Segment Open

From an optimization exercise on the open Yosys and OpenROAD flow, aimed at small area and a short achievable clock period; shortcuts taken in it are not production practice.
No functional check of the RTL was part of any run shown here.

==> flow/design.v (outline; a module is shown in full before it is edited, if it fits) <==
// module IIR: 1335 lines
// module IIR_fa: 4 lines
// module IIR_ha: 4 lines
module IIR
          (clk,
           reset,
           clk_enable,
           In1,
           ce_out,
           Out1);
  // ...
==> flow/run.sh <==
#!/bin/bash
# synth_recipe.tcl (not shown) runs the flow's synth.tcl, then flattens the netlist and writes it again
# the make line also repeats each setting of config.mk as NAME=value (left out here)
make -C /OpenROAD-flow-scripts/flow DESIGN_CONFIG=/design/flow/config.mk WORK_HOME=/design/flow/orfs CLKGATE_MAP_FILE= SYNTH_SCRIPT=/design/flow/synth_recipe.tcl finish
==> flow/config.mk <==
export PLATFORM = sky130hd
export DESIGN_NAME = IIR
export DESIGN_NICKNAME = IIR
export VERILOG_FILES = /design/flow/design.v
export SDC_FILE = /design/flow/constraint.sdc
export NUM_CORES = 4
export LEC_CHECK = 0
export CAP_MARGIN = 20
export CORE_MARGIN = 2
export CORE_UTILIZATION = 40
export SLEW_MARGIN = 20
export SYNTH_HIERARCHICAL = 1
export SYNTH_MINIMUM_KEEP_SIZE = 0
==> flow/constraint.sdc <==
create_clock -name core_clock -period 10.0 [get_ports {clk}]
set_input_delay 2.0000 -clock core_clock [delete_from_list [all_inputs] [get_ports {clk}]]
set_output_delay 2.0000 -clock core_clock [all_outputs]
set_load 0.01 [all_outputs]
==> impl_metrics.env, run 1 <==
export IMPL_fp_row_count=61
export IMPL_cts_hold_buf=0
export IMPL_outcome="finished clean"
export IMPL_syn2layout_area_growth_pct=9.628
export IMPL_place_gp_congestion=0.7952
export IMPL_dr_pass1_iters=4
export IMPL_cp_arrival_ns=6.32
export IMPL_cts_root_buf="clkbuf_16"
export IMPL_worst_slack_ns=3.865
export IMPL_topRoutingLayerUsed="met4"
export IMPL_cts_buffers=9
export IMPL_synth_ff_latch_count=83
export IMPL_yosys_cell_types_count=62
export IMPL_worstSetupPathType="reg2reg"
export IMPL_max_freq_ghz=0.1630
export IMPL_portBuffers=30
export IMPL_synth_top_family_by_area="adder cells"
export IMPL_ys_top_cells_by_count="fa_1, ha_1, inv_1"
export IMPL_end_kind="register"
export IMPL_drv_slew=0
export IMPL_grt_met3_usage_pct=2.255
export IMPL_fillers=2660
export IMPL_fp_dieArea_um2=29490
export IMPL_timing_rr_end="o[15]$_DFFE_PP0P_"
export IMPL_hold_path_class="reg2reg"
export IMPL_n_clock_buffer=11
export IMPL_setup_viol=0
export IMPL_seq_area_um2=2077
export IMPL_multiInputGateArea_um2=8660
export IMPL_finalCritPeriodShare_pct=61.35
export IMPL_finalClockSkew_ns=0.009658
export IMPL_finalHoldViolCount=0
export IMPL_dp_slack_ns=3.800
export IMPL_cap_violations=0
export IMPL_grt_pass1_vias=7860
export IMPL_dr_wl_met3_um=729
export IMPL_syn_inst=978
From an optimization exercise on the open Yosys and OpenROAD flow, aimed at a short achievable clock period and few clock cycles; shortcuts taken in it are not production practice.
In this exercise RTL edits were held to simulation tests only and were not proved equivalent to the original.
No activity file was given, so power comes from the tool's default toggle rates.

==> flow/design.v (excerpt) <==
module one_hz_cpu (
    input  logic        clk,
    input  logic        rst,
    output logic [31:0] pc,
    input  logic [31:0] inst_rdata,
    output logic        inst_read,
    input  logic        inst_resp,
    output logic [31:0] data_address,
    input  logic [31:0] data_rdata,
    output logic [31:0] data_wdata,
    output logic        data_read,
    output logic        data_write,
    output logic [3:0]  data_mbe,
    input  logic        data_resp
);
Settings: LEC_CHECK=0, ABC_CLOCK_PERIOD_IN_PS=3000, CAP_MARGIN=20, CORE_MARGIN=2, CORE_UTILIZATION=40, SLEW_MARGIN=20, SYNTH_HIERARCHICAL=1; clock period 10.0 ns.
standard.sh (not shown) runs the stock make flow with config.mk's settings and CLKGATE_MAP_FILE= SYNTH_SCRIPT=/design/flow/synth_recipe.tcl, a recipe that flattens the netlist after the stock synthesis.
==> flow/flow/run.sh <==
#!/bin/bash
set -euo pipefail
bash standard.sh SETUP_SLACK_MARGIN=8 TNS_END_PERCENT=5 finish > flow_make.log 2>&1
Testbench counts at the start, summed over its fixed seeds: cycles 165,802.
Rerun with:
--- a/flow/design.v
+++ b/flow/design.v
@@ -115,12 +115,13 @@
     logic [7:0]  btb_tag [64];
     logic [29:0] btb_tgt [64];
     logic [1:0]  btb_typ [64];
     logic [1:0]  btb_ctr [64];
     logic        ex_valid;
     logic [10:0] ex_op;          
+    logic [6:0]  ex_as;          
     logic [31:0] ex_a, ex_b, ex_s;
     logic        ex_am, ex_bm, ex_sm;
     logic [29:0] ex_pn;
     logic        ex_br, ex_jal, ex_jalr, ex_link, ex_ret, ex_call;
     logic [2:0]  ex_f3;
     logic        ex_pt, ex_hit;
@@ -360,12 +361,15 @@
                         ((use1 & (ex_rd == rs1)) | (use2 & (ex_rd == rs2)))) |
                        ((m_valid & m_wen & m_load) &
                         ((use1 & (m_rd == rs1)) | (use2 & (m_rd == rs2))));
     logic sel1, sel2;
     assign sel1 = ex_fwd_ok && ex_rd == rs1;
     assign sel2 = ex_fwd_ok && ex_rd == rs2;
+    logic n_am, n_bm;
+    assign n_am = ~(is_lui | is_auipc) & sel1;
+    assign n_bm = is_op & sel2;
     assign d_fire  = d_valid & ~interlock & ~freeze;
     assign d_redir = d_valid & ~d_done & (d_take_jal | d_take_br | d_take_ret | d_unpred);
     always_ff @(posedge clk) begin
         if (rst | mr_redir | d_fire) d_done <= 1'b0;
         else if (d_redir) d_done <= 1'b1;
     end
@@ -378,17 +382,24 @@
             ex_valid <= d_fire;
         end
     end
     always_ff @(posedge clk) begin
         if (~freeze) begin
             ex_op    <= (is_jal | is_jalr) ? 11'b1 << 10 : 11'b1 << aluop;
+            ex_as    <= {aluop == 4'd1 & ~n_am &  n_bm,
+                         aluop == 4'd1 &  n_am & ~n_bm,
+                         aluop == 4'd1 & ~n_am & ~n_bm,
+                         aluop == 4'd0 & ~(is_jal | is_jalr) &  n_am &  n_bm,
+                         aluop == 4'd0 & ~(is_jal | is_jalr) & ~n_am &  n_bm,
+                         aluop == 4'd0 & ~(is_jal | is_jalr) &  n_am & ~n_bm,
+                         aluop == 4'd0 & ~(is_jal | is_jalr) & ~n_am & ~n_bm};
             ex_a     <= is_lui ? 32'd0 : is_auipc ? {d_pc, 2'b00} : r1;
             ex_b     <= is_op ? r2 : imm;
             ex_s     <= r2;
-            ex_am    <= ~(is_lui | is_auipc) & sel1;
-            ex_bm    <= is_op & sel2;
+            ex_am    <= n_am;
+            ex_bm    <= n_bm;
             ex_sm    <= sel2;
             ex_pn    <= n_pn;
             ex_br    <= is_br;
             ex_jal   <= is_jal;
             ex_jalr  <= is_jalr;
             ex_link  <= is_jal | is_jalr;
@@ -432,14 +443,19 @@
     assign dif = ex_am ? (ex_bm ? 33'd0 : dif_mr) : (ex_bm ? dif_rm : dif_rr);
     assign diff = dif[31:0];
     assign sltu = dif[32];
     assign slt  = (a[31] ^ b[31]) ? a[31] : dif[31];
     logic [31:0] sra;
     assign sra = $signed(a) >>> b[4:0];
-    assign alu_out = ({32{ex_op[0]}} & sum) |
-                     ({32{ex_op[1]}} & diff) |
+    assign alu_out = ({32{ex_as[0]}} & sum_rr) |
+                     ({32{ex_as[1]}} & sum_mr) |
+                     ({32{ex_as[2]}} & sum_rm) |
+                     ({32{ex_as[3]}} & sum_mm) |
+                     ({32{ex_as[4]}} & dif_rr[31:0]) |
+                     ({32{ex_as[5]}} & dif_mr[31:0]) |
+                     ({32{ex_as[6]}} & dif_rm[31:0]) |
                      ({32{ex_op[2]}} & (a << b[4:0])) |
                      ({32{ex_op[3]}} & {31'd0, slt}) |
                      ({32{ex_op[4]}} & {31'd0, sltu}) |
                      ({32{ex_op[5]}} & (a ^ b)) |
                      ({32{ex_op[6]}} & (a >> b[4:0])) |
                      ({32{ex_op[7]}} & sra) |
Effect: Total power is higher by a few percent. Hold slack gets worse by 0.017 ns. Sequential share of layout area went down by 0.79 points. Routed wire length hardly moves. Die area stays flat. Clock-buffer cell count increases by 11.
Testbench counts after the change, summed over its fixed seeds: cycles 165,802.

* * *

== v6 ==
one_hz_cpu, a different RTL version from the one above (not shown whole).
For scale: about 12,000 cells after synthesis, about 4,800 flip-flops, about 170 I/O pins.
Design one_hz_cpu, start of the top module:
module one_hz_cpu (
    input  logic        clk,
    input  logic        rst,
    output logic [31:0] pc,
    input  logic [31:0] inst_rdata,
    output logic        inst_read,
    input  logic        inst_resp,
    output logic [31:0] data_address,
    input  logic [31:0] data_rdata,
    output logic [31:0] data_wdata,
    output logic        data_read,
    output logic        data_write,
    output logic [3:0]  data_mbe,
    input  logic        data_resp
);
    localparam [29:0] START = 30'h18;  
    localparam [1:0] T_BR  = 2'd0;
    localparam [1:0] T_JMP = 2'd1;
    localparam [1:0] T_RET = 2'd2;
    logic        freeze;         
    logic        ex_redir;       
    logic [29:0] ex_target;
    logic        d_redir;        
    logic [29:0] d_target;
    logic        d_fire;         
    logic [29:0] fpc;
    logic        ireq;
    logic        ibusy, idrop;
    logic [29:0] o_pc, o_pn;
    logic        o_pt, o_hit;
    logic [1:0]  o_ctr;
  ...
make LEC_CHECK=0 ABC_CLOCK_PERIOD_IN_PS=3000 CAP_MARGIN=20 CORE_MARGIN=2 CORE_UTILIZATION=40 SETUP_SLACK_MARGIN=5 SLEW_MARGIN=20 finish   # period 10.0 ns
run.sh (not shown) runs the stock make flow with config.mk's settings and CLKGATE_MAP_FILE= SYNTH_SCRIPT=/design/flow/synth_recipe.tcl, a recipe that flattens the netlist after the stock synthesis.
Stock flow here: none of the scripts above is used.
Testbench counts of v6, summed over its fixed seeds: cycles 163,016.
> inputs changed (v6 -> v7)
--- a/flow/design.v
+++ b/flow/design.v
@@ -41,18 +41,19 @@
     logic [7:0]  btb_tag [64];
     logic [29:0] btb_tgt [64];
     logic [1:0]  btb_typ [64];
     logic [1:0]  btb_ctr [64];
     logic        ex_valid;
     logic [3:0]  ex_aluop;
     logic [31:0] ex_a, ex_b, ex_s;
-    logic        ex_am, ex_aw, ex_bm, ex_bw, ex_sm, ex_sw;
+    logic        ex_am, ex_bm, ex_sm;
+    logic [29:0] ex_pn;
     logic        ex_br, ex_jal, ex_jalr, ex_link, ex_ret, ex_call;
     logic [2:0]  ex_f3;
-    logic        ex_pt, ex_tgtmis, ex_hit;
+    logic        ex_pt, ex_hit;
     logic [1:0]  ex_ctr;
     logic [29:0] ex_tgt, ex_pc4, ex_pc;
     logic [31:0] ex_jexp;
     logic        ex_load, ex_store, ex_wen;
     logic [4:0]  ex_rd;
     logic        m_valid, m_wen, m_load;
     logic [4:0]  m_rd;
@@ -228,28 +229,30 @@
         if (d_take_ret) d_target = link_d;
         else if (d_unpred) d_target = d_pc4;
     end
     assign n_pt = d_pt | d_take_jal | d_take_br | d_take_ret;
     assign n_pn = (d_take_jal | d_take_br | d_take_ret) ? d_target : d_pn;
     logic        w_we;
     assign w_we = w_valid & w_wen;
-    logic [31:0] r1, r2;
-    assign r1 = (rs1 == 5'd0) ? 32'd0 : (w_we && w_rd == rs1) ? w_data : rf[rs1];
-    assign r2 = (rs2 == 5'd0) ? 32'd0 : (w_we && w_rd == rs2) ? w_data : rf[rs2];
     logic ex_fwd_ok, m_fwd_ok;
     assign ex_fwd_ok = ex_valid & ex_wen & ~ex_load;
     assign m_fwd_ok  = m_valid & m_wen & ~m_load;
+    logic [31:0] r1, r2;
+    assign r1 = (rs1 == 5'd0) ? 32'd0 : (m_fwd_ok && m_rd == rs1) ? m_res :
+                (w_we && w_rd == rs1) ? w_data : rf[rs1];
+    assign r2 = (rs2 == 5'd0) ? 32'd0 : (m_fwd_ok && m_rd == rs2) ? m_res :
+                (w_we && w_rd == rs2) ? w_data : rf[rs2];
     logic interlock;
     assign interlock = ((ex_valid & ex_wen & ex_load) &
                         ((use1 & (ex_rd == rs1)) | (use2 & (ex_rd == rs2)))) |
                        ((m_valid & m_wen & m_load) &
                         ((use1 & (m_rd == rs1)) | (use2 & (m_rd == rs2))));
-    logic [1:0] sel1, sel2;
-    assign sel1 = (ex_fwd_ok && ex_rd == rs1) ? 2'd1 : (m_fwd_ok && m_rd == rs1) ? 2'd2 : 2'd0;
-    assign sel2 = (ex_fwd_ok && ex_rd == rs2) ? 2'd1 : (m_fwd_ok && m_rd == rs2) ? 2'd2 : 2'd0;
+    logic sel1, sel2;
+    assign sel1 = ex_fwd_ok && ex_rd == rs1;
+    assign sel2 = ex_fwd_ok && ex_rd == rs2;
     assign d_fire  = d_valid & ~interlock & ~freeze;
     assign d_redir = d_fire & (d_take_jal | d_take_br | d_take_ret | d_unpred);
     logic [31:0] jexp;
     assign jexp = d_take_ret ? {link_d, 2'b00} : {d_pn, 2'b00} - imm_i;
     always_ff @(posedge clk) begin
         if (rst | ex_redir) begin
             ex_valid <= 1'b0;
@@ -259,45 +262,42 @@
     end
     always_ff @(posedge clk) begin
         if (~freeze) begin
             ex_aluop <= aluop;
             ex_a     <= is_lui ? 32'd0 : is_auipc ? {d_pc, 2'b00} : r1;
             ex_b     <= is_op ? r2 : imm;
             ex_s     <= r2;
-            ex_am    <= ~(is_lui | is_auipc) & (sel1 == 2'd1);
-            ex_aw    <= ~(is_lui | is_auipc) & (sel1 == 2'd2);
-            ex_bm    <= is_op & (sel2 == 2'd1);
-            ex_bw    <= is_op & (sel2 == 2'd2);
-            ex_sm    <= sel2 == 2'd1;
-            ex_sw    <= sel2 == 2'd2;
+            ex_am    <= ~(is_lui | is_auipc) & sel1;
+            ex_bm    <= is_op & sel2;
+            ex_sm    <= sel2;
+            ex_pn    <= n_pn;
             ex_br    <= is_br;
             ex_jal   <= is_jal;
             ex_jalr  <= is_jalr;
             ex_link  <= is_jal | is_jalr;
             ex_ret   <= is_ret;
             ex_call  <= is_call;
             ex_f3    <= f3;
             ex_pt    <= n_pt;
-            ex_tgtmis <= ~(d_take_jal | d_take_br) & (d_pn != d_tgt);
             ex_hit   <= d_hit;
             ex_ctr   <= d_ctr;
             ex_tgt   <= d_tgt;
             ex_pc4   <= d_pc4;
             ex_pc    <= d_pc;
             ex_jexp  <= jexp;
             ex_load  <= is_load;
             ex_store <= is_store;
             ex_wen   <= wen;
             ex_rd    <= rd;
         end
     end
     logic [31:0] a, b, s;
-    assign a = ex_am ? m_res : ex_aw ? w_res : ex_a;
-    assign b = ex_bm ? m_res : ex_bw ? w_res : ex_b;
-    assign s = ex_sm ? m_res : ex_sw ? w_res : ex_s;
+    assign a = ex_am ? m_res : ex_a;
+    assign b = ex_bm ? m_res : ex_b;
+    assign s = ex_sm ? m_res : ex_s;
     logic [31:0] sum, diff, alu_out;
     logic        slt, sltu;
     assign sum  = a + b;
     assign diff = a - b;
     assign sltu = a < b;
     assign slt  = $signed(a) < $signed(b);
     always_comb begin
@@ -324,14 +324,16 @@
             3'd1:    taken = ~eq;
             3'd4:    taken = blt;
             3'd5:    taken = ~blt;
             3'd6:    taken = bltu;
             default: taken = ~bltu;
         endcase
     end
+    logic ex_tgtmis;
+    assign ex_tgtmis = ex_pn != ex_tgt;
     logic mispred;
     always_comb begin
         if (ex_br)        mispred = (taken != ex_pt) | (taken & ex_tgtmis);
         else if (ex_jal)  mispred = ex_tgtmis;
         else if (ex_jalr) mispred = ~ex_pt | (a != ex_jexp);
         else              mispred = 1'b0;
     end
Results
Worst path arrival time: v7 vs v6 up 0.03 ns. Compared with v6, in v7 sequential share of power increased 0.9 points, worst setup slack increased 0.14 ns. On area of all placed cells without fillers, v7 does better than v6. Area fraction in and, or, nand and nor cells after synthesis ends up lower on v7. v7 against v6: die width stayed essentially flat; layout overhead on the synthesized area now smaller; transition time at the pin with the least slew margin now smaller; largest incremental delay on the critical path increased 0.20 ns; clock network fraction of total power comparable.
Testbench counts of v7, summed over its fixed seeds: cycles 163,016.

==> separate check: timing with driven ports <==
How much do the figures lean on ideal ports? The routed layouts below were timed once more, with nothing changed but the port constraints. Step 1 sets driving cells, clkbuf_16 on the clock port and buf_2 on the other inputs (assumed; they add their load-dependent delay and slew). Step 2 adds t to the input delays and takes it off the output delays; t is the mean of the earliest and latest rising clock arrival at the registers after step 1. Input paths then give back, and output paths get back, about the clock's delay inside the block. Three values: ideal, step 1, step 2; two values: the first two.
run | t, ns | setup WS [ns] | worst setup path at the end | worst slew at a driven data input, ns | pins driven straight from the clock port
the first run of note 1 | 1.240 | 5.651 / 5.651 / 4.653 | input to register | 0.30 | 1
the second run of note 1 | 1.249 | 5.553 / 5.553 / 4.682 | input to register | 0.35 | 1
v6 | 1.133 | 4.822 / 4.822 / 3.978 | input to register | 0.37 | 1
v7 | 1.116 | 4.963 / 4.963 / 3.937 | input to register | 0.22 | 1
After both steps every run listed still meets setup and hold. For v7, which loses most, drivers alone change the setup slack by 0.000 ns; drivers and shift together by -1.026 ns.
What follows belongs to an exercise in optimizing a design on an open flow for small area, a short achievable clock period and few clock cycles per item; a production flow would make more cautious choices. The RTL of this run was laid out without a check of its function.

==> flow/config.mk <==
export PLATFORM = sky130hd
export DESIGN_NAME = fpmultiplier
export DESIGN_NICKNAME = fpmultiplier
export VERILOG_FILES = /design/flow/design.v
export SDC_FILE = /design/flow/constraint.sdc
export NUM_CORES = 4
export LEC_CHECK = 0
export ABC_CLOCK_PERIOD_IN_PS = 3500
export CAP_MARGIN = 20
export CORE_MARGIN = 2
export CORE_UTILIZATION = 40
export CTS_BUF_LIST = sky130_fd_sc_hd__clkbuf_4 sky130_fd_sc_hd__clkbuf_8
export PLACE_DENSITY = 0.6
export SETUP_SLACK_MARGIN = 5
export SLEW_MARGIN = 20
==> flow/constraint.sdc <==
create_clock -name core_clock -period 9.0 [get_ports {clock}]
set_input_delay 1.8000 -clock core_clock [delete_from_list [all_inputs] [get_ports {clock}]]
set_output_delay 1.8000 -clock core_clock [all_outputs]
set_load 0.01 [all_outputs]
Context: an optimization exercise on an open-source flow, tuned for small area, a short achievable clock period and few clock cycles per item. The choices shown serve that exercise and are no tape-out recipe.
At most, simulation tests tie the RTL to the original design; equivalence was not proved.

==> flow/design.v (excerpt) <==
module exec_unit_top
(
    input  logic        clk,
    input  logic        rst,
    input  logic        branch_mispredict,
    input  logic        in_valid,
    input  logic [6:0]  opcode,
    input  logic [6:0]  funct7,
    input  logic [2:0]  funct3,
    input  logic        alu_cmp,
    input  logic [2:0]  aluop,
    input  logic [2:0]  cmpop,
    input  logic [31:0] rs1_v,
    input  logic [31:0] rs2_v,
    input  logic [3:0]  rob_id_dest,
    output logic        ready,
    output logic [3:0]  rob_id,
    output logic [31:0] rd_data
);
    logic is_m, is_mul, is_div;
    assign is_m   = (opcode == 7'b0110011) && (funct7 == 7'b0000001);
    assign is_mul = is_m & ~funct3[2];
    assign is_div = is_m &  funct3[2];
    logic        busy, done;
    logic [3:0]  cnt;
    logic [63:0] acc;      
    logic [1:0]  pend;     
    logic [32:0] bal;      
    logic [31:0] alu_f;
    alu_cmp_unit u_alu (
        .alu_cmp(alu_cmp), .aluop(aluop), .cmpop(cmpop),
        .a(rs1_v), .b(rs2_v), .f(alu_f)
    );
  ...
For scale: about 5,100 cells after synthesis, roughly 110 flip-flops.
make LEC_CHECK=0 ABC_AREA=1 CAP_MARGIN=20 CORE_MARGIN=2 CORE_UTILIZATION=30 SETUP_SLACK_MARGIN=2 SLEW_MARGIN=20 finish   # period 12.0 ns
run.sh (not shown) runs the stock make flow with config.mk's settings and CLKGATE_MAP_FILE= SYNTH_SCRIPT=/design/flow/synth_recipe.tcl, a recipe that flattens the netlist after the stock synthesis.
Testbench counts at the start, summed over its fixed seeds: cycles 10,517, items 5,600.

Segment Closed

Pull out every line holding "points" from the records above, and copy it.

Effect: Total power is higher by a few percent. Hold slack gets worse by 0.017 ns. Sequential share of layout area went down by 0.79 points. Routed wire length hardly moves. Die area stays flat. Clock-buffer cell count increases by 11.
Worst path arrival time: v7 vs v6 up 0.03 ns. Compared with v6, in v7 sequential share of power increased 0.9 points, worst setup slack increased 0.14 ns. On area of all placed cells without fillers, v7 does better than v6. Area fraction in and, or, nand and nor cells after synthesis ends up lower on v7. v7 against v6: die width stayed essentially flat; layout overhead on the synthesized area now smaller; transition time at the pin with the least slew margin now smaller; largest incremental delay on the critical path increased 0.20 ns; clock network fraction of total power comparable.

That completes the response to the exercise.